Both while in Madagascar and after my return I was asked what I had missed most. My response was normally a joking ‘air conditioner’ or ‘two-ply toilet paper’ but the fact was that I didn’t know what I missed about my life in the states. Sure I missed D and the critters, I missed beef, I missed ‘normal’ but I knew all of those things would still be there when I got home and I was only mildly homesick for them. The foreignness of it all was pressing at times but there was the compound to go back to and family on hand. I had a buffer, I was ok. A few days after my return, on my first day back to work, I realized that there was something I had missed, music. I had been lonely for it and I hadn’t even noticed until I turned the key in the ignition and a cheesy 80’s tune came belting out of the speakers. I was absurdly happy to be bopping along to it.

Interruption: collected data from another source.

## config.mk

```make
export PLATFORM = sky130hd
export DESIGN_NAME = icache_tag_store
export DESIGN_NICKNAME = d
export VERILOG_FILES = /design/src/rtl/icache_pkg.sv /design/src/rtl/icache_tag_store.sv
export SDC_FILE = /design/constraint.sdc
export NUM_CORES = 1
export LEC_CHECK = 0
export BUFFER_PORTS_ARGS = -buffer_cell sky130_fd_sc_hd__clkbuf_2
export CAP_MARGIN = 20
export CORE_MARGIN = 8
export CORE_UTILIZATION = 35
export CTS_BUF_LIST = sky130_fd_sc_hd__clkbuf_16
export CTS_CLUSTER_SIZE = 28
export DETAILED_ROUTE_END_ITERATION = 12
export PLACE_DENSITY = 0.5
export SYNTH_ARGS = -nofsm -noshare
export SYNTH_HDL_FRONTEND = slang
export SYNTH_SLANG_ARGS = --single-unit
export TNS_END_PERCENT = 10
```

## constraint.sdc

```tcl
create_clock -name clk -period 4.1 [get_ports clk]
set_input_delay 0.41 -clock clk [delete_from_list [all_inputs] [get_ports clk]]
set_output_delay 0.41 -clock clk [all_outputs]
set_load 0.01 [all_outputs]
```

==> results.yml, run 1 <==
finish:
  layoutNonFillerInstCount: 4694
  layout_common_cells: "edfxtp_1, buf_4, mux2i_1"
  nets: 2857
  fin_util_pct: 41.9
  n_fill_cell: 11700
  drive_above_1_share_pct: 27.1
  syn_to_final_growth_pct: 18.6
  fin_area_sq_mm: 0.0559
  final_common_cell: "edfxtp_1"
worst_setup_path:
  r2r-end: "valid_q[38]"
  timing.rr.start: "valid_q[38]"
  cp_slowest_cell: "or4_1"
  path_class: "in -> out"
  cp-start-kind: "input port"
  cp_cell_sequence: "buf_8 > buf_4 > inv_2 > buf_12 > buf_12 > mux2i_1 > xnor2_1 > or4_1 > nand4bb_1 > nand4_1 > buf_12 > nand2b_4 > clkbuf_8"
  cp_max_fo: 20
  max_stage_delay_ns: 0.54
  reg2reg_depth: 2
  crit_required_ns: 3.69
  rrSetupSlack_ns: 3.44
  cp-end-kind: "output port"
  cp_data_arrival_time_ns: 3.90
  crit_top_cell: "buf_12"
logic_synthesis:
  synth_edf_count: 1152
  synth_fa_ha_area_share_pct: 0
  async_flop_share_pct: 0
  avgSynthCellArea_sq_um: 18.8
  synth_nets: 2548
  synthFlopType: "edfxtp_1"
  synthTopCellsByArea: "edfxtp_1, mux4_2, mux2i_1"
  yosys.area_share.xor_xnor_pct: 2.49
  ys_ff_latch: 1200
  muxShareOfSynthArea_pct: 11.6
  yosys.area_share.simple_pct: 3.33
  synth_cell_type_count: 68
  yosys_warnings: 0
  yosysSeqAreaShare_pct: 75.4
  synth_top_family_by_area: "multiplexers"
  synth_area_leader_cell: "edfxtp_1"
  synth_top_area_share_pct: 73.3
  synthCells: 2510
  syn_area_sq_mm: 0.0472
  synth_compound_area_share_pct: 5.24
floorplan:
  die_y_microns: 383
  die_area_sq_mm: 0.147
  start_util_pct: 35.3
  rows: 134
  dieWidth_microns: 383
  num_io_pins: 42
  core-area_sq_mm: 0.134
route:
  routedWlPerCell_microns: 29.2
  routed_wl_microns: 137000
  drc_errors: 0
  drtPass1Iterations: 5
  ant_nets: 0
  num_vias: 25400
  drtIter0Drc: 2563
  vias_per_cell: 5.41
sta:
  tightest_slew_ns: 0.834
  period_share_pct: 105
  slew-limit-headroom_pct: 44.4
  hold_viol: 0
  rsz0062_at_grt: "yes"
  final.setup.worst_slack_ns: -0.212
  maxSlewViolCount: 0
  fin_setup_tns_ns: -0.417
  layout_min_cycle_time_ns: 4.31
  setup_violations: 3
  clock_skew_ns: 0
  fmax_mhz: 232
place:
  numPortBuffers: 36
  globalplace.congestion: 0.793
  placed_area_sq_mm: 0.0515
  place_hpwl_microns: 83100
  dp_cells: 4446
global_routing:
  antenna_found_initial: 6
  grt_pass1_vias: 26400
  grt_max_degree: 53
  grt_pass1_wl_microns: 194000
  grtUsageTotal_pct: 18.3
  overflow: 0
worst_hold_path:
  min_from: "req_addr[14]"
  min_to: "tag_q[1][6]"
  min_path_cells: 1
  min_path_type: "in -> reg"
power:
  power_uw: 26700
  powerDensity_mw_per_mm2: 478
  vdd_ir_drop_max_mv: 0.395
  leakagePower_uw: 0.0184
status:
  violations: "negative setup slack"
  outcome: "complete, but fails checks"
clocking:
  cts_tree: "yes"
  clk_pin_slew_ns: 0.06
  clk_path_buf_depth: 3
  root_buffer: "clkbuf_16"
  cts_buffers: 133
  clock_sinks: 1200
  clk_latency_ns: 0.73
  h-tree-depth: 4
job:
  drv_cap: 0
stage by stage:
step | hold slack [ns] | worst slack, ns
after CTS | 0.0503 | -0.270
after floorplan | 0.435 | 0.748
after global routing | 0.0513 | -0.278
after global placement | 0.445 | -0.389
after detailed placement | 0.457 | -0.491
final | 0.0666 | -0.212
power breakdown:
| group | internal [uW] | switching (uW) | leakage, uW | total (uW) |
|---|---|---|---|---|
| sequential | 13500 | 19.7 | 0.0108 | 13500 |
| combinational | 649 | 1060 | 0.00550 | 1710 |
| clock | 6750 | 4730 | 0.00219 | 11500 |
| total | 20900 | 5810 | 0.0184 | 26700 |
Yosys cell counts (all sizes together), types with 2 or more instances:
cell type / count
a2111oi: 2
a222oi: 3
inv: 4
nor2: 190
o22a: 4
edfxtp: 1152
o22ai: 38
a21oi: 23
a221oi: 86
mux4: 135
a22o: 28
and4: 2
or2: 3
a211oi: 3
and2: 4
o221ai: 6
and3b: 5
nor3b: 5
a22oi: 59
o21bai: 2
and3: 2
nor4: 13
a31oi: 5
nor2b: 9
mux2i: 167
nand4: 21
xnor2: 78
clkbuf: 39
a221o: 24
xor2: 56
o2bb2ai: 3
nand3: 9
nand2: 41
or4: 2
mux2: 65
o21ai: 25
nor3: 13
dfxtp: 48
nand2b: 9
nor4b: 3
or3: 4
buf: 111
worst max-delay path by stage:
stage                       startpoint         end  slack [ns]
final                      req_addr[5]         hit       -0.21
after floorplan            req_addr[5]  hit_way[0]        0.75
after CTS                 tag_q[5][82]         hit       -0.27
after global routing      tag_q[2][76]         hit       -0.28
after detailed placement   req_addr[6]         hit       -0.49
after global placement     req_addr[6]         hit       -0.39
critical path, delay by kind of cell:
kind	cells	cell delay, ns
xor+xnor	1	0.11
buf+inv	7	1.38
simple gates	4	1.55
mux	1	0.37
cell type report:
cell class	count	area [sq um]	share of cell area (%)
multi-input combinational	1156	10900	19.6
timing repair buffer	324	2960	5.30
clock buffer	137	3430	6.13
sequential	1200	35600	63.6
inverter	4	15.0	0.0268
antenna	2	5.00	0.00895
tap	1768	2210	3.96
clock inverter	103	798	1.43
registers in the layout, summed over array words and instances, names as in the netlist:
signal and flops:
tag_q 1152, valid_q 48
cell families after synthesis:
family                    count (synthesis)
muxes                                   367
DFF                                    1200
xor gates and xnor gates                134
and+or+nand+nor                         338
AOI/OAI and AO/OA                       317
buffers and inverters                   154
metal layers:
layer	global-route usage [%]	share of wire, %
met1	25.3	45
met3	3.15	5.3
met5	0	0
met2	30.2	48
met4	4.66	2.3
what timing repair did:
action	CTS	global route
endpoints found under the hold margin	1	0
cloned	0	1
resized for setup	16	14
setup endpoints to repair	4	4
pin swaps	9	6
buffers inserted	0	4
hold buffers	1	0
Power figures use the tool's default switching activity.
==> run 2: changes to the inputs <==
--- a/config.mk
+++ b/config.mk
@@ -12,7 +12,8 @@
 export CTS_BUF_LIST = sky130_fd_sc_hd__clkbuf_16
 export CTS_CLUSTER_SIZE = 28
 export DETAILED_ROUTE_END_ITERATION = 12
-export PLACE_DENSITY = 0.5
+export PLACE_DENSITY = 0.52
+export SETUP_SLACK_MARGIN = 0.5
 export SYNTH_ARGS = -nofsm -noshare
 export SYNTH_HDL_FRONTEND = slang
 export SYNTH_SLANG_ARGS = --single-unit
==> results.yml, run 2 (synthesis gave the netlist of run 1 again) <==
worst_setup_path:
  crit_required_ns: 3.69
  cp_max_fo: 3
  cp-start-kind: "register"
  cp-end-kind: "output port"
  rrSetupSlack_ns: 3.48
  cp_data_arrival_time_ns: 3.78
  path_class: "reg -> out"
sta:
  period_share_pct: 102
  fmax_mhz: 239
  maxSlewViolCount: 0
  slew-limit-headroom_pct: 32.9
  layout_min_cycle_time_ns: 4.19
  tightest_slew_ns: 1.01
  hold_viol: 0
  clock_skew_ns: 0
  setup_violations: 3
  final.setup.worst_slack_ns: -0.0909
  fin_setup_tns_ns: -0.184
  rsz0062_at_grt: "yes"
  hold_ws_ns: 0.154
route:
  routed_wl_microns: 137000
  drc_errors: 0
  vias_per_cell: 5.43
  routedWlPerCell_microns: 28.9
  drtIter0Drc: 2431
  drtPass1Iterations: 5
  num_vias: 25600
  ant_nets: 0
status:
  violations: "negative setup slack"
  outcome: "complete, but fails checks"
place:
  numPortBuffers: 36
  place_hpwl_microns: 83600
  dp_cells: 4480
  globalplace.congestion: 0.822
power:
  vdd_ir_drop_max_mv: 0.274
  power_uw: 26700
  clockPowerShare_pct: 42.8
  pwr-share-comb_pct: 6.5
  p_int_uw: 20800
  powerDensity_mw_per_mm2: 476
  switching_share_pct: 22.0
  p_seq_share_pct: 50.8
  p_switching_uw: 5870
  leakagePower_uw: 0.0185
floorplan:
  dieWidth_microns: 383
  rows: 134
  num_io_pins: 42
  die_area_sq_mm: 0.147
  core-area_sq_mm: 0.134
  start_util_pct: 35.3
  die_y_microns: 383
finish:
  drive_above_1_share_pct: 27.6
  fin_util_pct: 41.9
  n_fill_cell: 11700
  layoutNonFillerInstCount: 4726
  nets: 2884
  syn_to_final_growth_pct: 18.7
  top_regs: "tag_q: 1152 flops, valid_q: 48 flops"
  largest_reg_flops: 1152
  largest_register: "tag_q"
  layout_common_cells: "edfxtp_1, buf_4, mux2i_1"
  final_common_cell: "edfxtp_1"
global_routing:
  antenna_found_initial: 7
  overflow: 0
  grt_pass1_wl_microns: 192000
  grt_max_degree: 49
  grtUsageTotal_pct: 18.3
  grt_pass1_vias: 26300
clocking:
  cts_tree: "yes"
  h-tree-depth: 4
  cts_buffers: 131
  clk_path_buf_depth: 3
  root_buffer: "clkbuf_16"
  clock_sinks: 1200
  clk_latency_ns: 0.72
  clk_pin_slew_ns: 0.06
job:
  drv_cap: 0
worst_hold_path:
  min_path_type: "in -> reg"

When I sat down to put the slide show together one of the first things I considered was music. My take on African music has always been percussion; heavy, pounding, foot-stomping percussion. Had I heard music in Madagascar? Once or twice we’d passed stores where the music rolled out so loud it was no longer music but a distorted roar. There had been music in the car on our drive south; a radio station that played French and English tunes. “Green, Green Grass of Home”, in French, seemed to be every third song. None of these seemed fitting for my slideshow but then I remembered New Year’s Eve which we spent in a mid-sized town called Ambositra. We ate at the hotel restaurant and as we dined we were serenaded by a young man and his mother. They sang harmony as he played any of three, stringed instruments. The first was a simple guitar, a bit smaller than those I’m used to but otherwise easily recognizable. The second was a large rectangular wooden box roughly the size and shape of a bassoon case but thicker with strings down both sides. The third was a large bamboo tube as wide as my palm strung vertically along its length. None were percussion; none were my idea African music.
Online research would reveal that the huge, strange rectangular box is called a Marovany; a type of zither. The strung bamboo tube is a Valiha and the national instrument of Madagascar which explains why I saw it over and over again in the tourists markets. I didn’t have music yet but I did have my instrument. A quick search of iTunes scored a Malagasy artist, Justin Vali, who played the Valiha (coincidence in names? I don’t know) and twenty or so songs to choose from. The quick sample wasn’t enough to tell me much about the songs so I chose simply by name. “Baobab”, the trees we traveled so very far to see, and “Tsingy” a wonderfully peculiar limestone formation that occurs in a few places in Madagascar. A Malagasy artist, playing song about things particularly Malagasy and perfect for the slideshow.
There was music in Madagascar. I just hadn’t listened closely enough.